Funny Songs: The Elements and I am the Very Model of a Modern Major-General
My Fellow Comedists,
This week I begin work on a new theological tract. Yes, the annual meeting of the Lighthearted Philosophers' Society is almost upon us and my paper needs writing. I am looking at particular mechanisms for non-joke-based humorous utterances and that includes funny songs. I have particular interest in two. One is Tom Lehrer's "The Elements": A funny song. What makes it funny? On the one hand is the incongruity of the subject. The periodic table is an odd subject for a song. But even after the initial "how strange" wears off, it remains funny. Part is the speed. Fast is funny. But part is the skill of Lehrer at creating such intricate and tight rhymes.
Now consider Gilbert and Sullivan's "I am the Very Model of a Modern Major-General" (make sure you watch through until the Major General sings): Also a funny song, indeed musically the same funny song. Again, the speed and the mentions of unusual fodder for song like quadratic equations are in play. No doubt it would be even funnier to those of the time who would have found the social satire angle more apt.

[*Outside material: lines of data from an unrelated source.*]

**src/rtl/sync_trace_fifo.sv**
```systemverilog
// Single-clock trace FIFO with occupancy count, programmable thresholds and
// either first-word-fall-through or registered read data.
module sync_trace_fifo #(
    parameter int                 DEPTH             = 16,
    parameter int                 WIDTH             = 32,
    parameter int                 FWFT              = 1,
    parameter int                 PROG_FULL_THRESH  = DEPTH - 2,
    parameter int                 PROG_EMPTY_THRESH = 2,
    parameter logic [WIDTH-1:0]   DOUT_RESET_VALUE  = {WIDTH{1'b0}},
    localparam int                CW                = $clog2(DEPTH) + 1
) (
    input  logic             clk,
    input  logic             rst_n,
    input  logic [WIDTH-1:0] din,
    input  logic             write,
    output logic             full,
    output logic [WIDTH-1:0] dout,
    input  logic             read,
    output logic             empty,
    output logic [CW-1:0]    data_count,
    output logic             prog_full,
    output logic             prog_empty,
    output logic             overflow,
    output logic             underflow
);

    localparam int          AW     = $clog2(DEPTH);
    localparam logic [31:0] PF_LVL = PROG_FULL_THRESH;
    localparam logic [31:0] PE_LVL = PROG_EMPTY_THRESH;

    logic [WIDTH-1:0] mem_r [DEPTH];
    logic [AW-1:0]    wr_ptr_r;
    logic [AW-1:0]    rd_ptr_r;
    logic [AW-1:0]    wr_ptr_nxt_s;
    logic [AW-1:0]    rd_ptr_nxt_s;
    logic [CW-1:0]    count_r;
    logic [CW-1:0]    count_nxt_s;
    logic [31:0]      count_ext_s;
    logic             full_s;
    logic             empty_s;
    logic             wr_en_s;
    logic             rd_en_s;
    logic             overflow_r;
    logic             underflow_r;

    // Wrap at DEPTH-1 explicitly so non-power-of-two depths work.
    function automatic logic [AW-1:0] ptr_inc(input logic [AW-1:0] p);
        if (p == AW'(DEPTH - 1)) begin
            return {AW{1'b0}};
        end else begin
            return p + AW'(1);
        end
    endfunction

    assign full_s      = (count_r == CW'(DEPTH));
    assign empty_s     = (count_r == {CW{1'b0}});
    // rst_n gating keeps the un-reset memory from capturing writes during reset.
    assign wr_en_s     = write & ~full_s & rst_n;
    assign rd_en_s     = read & ~empty_s;
    assign count_ext_s = {{(32 - CW){1'b0}}, count_r};

    assign full       = full_s;
    assign empty      = empty_s;
    assign data_count = count_r;
    assign prog_full  = (count_ext_s >= PF_LVL);
    assign prog_empty = (count_ext_s <= PE_LVL);
    assign overflow   = overflow_r;
    assign underflow  = underflow_r;

    // Next pointer and occupancy from the accepted operations.
    always_comb begin
        wr_ptr_nxt_s = wr_ptr_r;
        rd_ptr_nxt_s = rd_ptr_r;
        count_nxt_s  = count_r;
        if (wr_en_s) begin
            wr_ptr_nxt_s = ptr_inc(wr_ptr_r);
        end else begin
            wr_ptr_nxt_s = wr_ptr_r;
        end
        if (rd_en_s) begin
            rd_ptr_nxt_s = ptr_inc(rd_ptr_r);
        end else begin
            rd_ptr_nxt_s = rd_ptr_r;
        end
        case ({wr_en_s, rd_en_s})
            2'b10:   count_nxt_s = count_r + CW'(1);
            2'b01:   count_nxt_s = count_r - CW'(1);
            default: count_nxt_s = count_r;
        endcase
    end

    // Control state and rejected-operation pulses.
    always_ff @(posedge clk or negedge rst_n) begin
        if (!rst_n) begin
            wr_ptr_r    <= {AW{1'b0}};
            rd_ptr_r    <= {AW{1'b0}};
            count_r     <= {CW{1'b0}};
            overflow_r  <= 1'b0;
            underflow_r <= 1'b0;
        end else begin
            wr_ptr_r    <= wr_ptr_nxt_s;
            rd_ptr_r    <= rd_ptr_nxt_s;
            count_r     <= count_nxt_s;
            overflow_r  <= write & full_s;
            underflow_r <= read & empty_s;
        end
    end

    // Storage array, intentionally without reset.
    always_ff @(posedge clk) begin
        if (wr_en_s) begin
            mem_r[wr_ptr_r] <= din;
        end
    end

    if (FWFT != 0) begin : g_fwft
        assign dout = empty_s ? DOUT_RESET_VALUE : mem_r[rd_ptr_r];
    end else begin : g_std
        logic [WIDTH-1:0] dout_r;

        // Registered read data, held unless a read is accepted.
        always_ff @(posedge clk or negedge rst_n) begin
            if (!rst_n) begin
                dout_r <= DOUT_RESET_VALUE;
            end else if (rd_en_s) begin
                dout_r <= mem_r[rd_ptr_r];
            end
        end

        assign dout = dout_r;
    end

endmodule

```
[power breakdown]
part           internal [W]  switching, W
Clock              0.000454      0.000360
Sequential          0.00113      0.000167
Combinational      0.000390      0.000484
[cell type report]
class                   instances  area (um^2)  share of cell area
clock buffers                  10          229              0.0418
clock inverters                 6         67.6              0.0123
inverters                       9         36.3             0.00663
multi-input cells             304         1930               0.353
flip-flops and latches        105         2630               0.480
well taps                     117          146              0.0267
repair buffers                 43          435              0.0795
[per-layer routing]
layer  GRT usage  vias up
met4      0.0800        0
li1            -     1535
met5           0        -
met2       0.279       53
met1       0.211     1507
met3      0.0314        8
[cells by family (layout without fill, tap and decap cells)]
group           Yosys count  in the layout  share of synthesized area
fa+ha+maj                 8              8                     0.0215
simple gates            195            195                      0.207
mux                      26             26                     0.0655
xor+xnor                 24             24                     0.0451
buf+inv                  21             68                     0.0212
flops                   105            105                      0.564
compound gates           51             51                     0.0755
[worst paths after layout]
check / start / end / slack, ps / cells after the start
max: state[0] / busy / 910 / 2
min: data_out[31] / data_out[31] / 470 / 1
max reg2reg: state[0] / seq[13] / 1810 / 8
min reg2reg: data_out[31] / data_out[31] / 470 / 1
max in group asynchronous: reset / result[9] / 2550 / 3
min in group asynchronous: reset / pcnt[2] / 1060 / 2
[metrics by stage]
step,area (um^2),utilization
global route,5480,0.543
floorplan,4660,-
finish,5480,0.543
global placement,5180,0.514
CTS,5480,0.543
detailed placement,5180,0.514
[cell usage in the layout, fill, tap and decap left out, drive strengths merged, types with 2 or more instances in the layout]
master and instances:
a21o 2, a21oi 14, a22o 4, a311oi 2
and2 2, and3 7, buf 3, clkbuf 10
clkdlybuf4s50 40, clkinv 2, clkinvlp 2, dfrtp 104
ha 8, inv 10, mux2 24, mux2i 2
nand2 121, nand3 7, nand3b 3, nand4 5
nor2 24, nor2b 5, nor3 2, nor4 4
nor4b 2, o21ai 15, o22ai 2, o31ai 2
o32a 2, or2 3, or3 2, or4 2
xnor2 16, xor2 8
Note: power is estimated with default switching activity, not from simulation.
## config.mk

```make
export PLATFORM = sky130hd
export DESIGN_NAME = axi_crossbar_mst_switch
export DESIGN_NICKNAME = d
export VERILOG_FILES = /design/src/rtl/axi_crossbar_pkg.sv /design/src/rtl/axi_crossbar_route_fifo.sv /design/src/rtl/round_arbiter.sv /design/src/rtl/axi_crossbar_mst_switch.sv
export SDC_FILE = /design/constraint.sdc
export NUM_CORES = 1
export LEC_CHECK = 0
export BUFFER_PORTS_ARGS = -buffer_cell sky130_fd_sc_hd__buf_2
export CAP_MARGIN = 20
export CORE_AREA = 2 2 204 206
export DETAILED_ROUTE_END_ITERATION = 16
export DIE_AREA = 0 0 206 208
export GPL_TIMING_DRIVEN = 1
export HOLD_SLACK_MARGIN = 0.02
export SLEW_MARGIN = 20
export SYNTH_ARGS = -nofsm -noshare
export SYNTH_HDL_FRONTEND = slang
export SYNTH_SLANG_ARGS = --single-unit
export TNS_END_PERCENT = 50
```

## constraint.sdc

```tcl
create_clock -name aclk -period 2.9 [get_ports aclk]
set_input_delay 0.145 -clock aclk [delete_from_list [all_inputs] [get_ports aclk]]
set_output_delay 0.145 -clock aclk [all_outputs]
set_load 0.1 [all_outputs]
```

But having seen that Lehrer's version plays off of Gilbert and Sullivan, does it make it more funny, less funny, or is irrelevant? Certainly, Weird Al Yankovic's spoofs are enhanced by knowing what he is spoofing. Is the same true here given that it is not a spoof in the same sort of way? It makes it more clever -- that he could take music pre-written and adapt it for such an intricate task. But does it make it funnier in the way that a good impersonation is funny? Would that be needed information before you saw it the first time, so that Lehrer's never is the canonical version in your mind?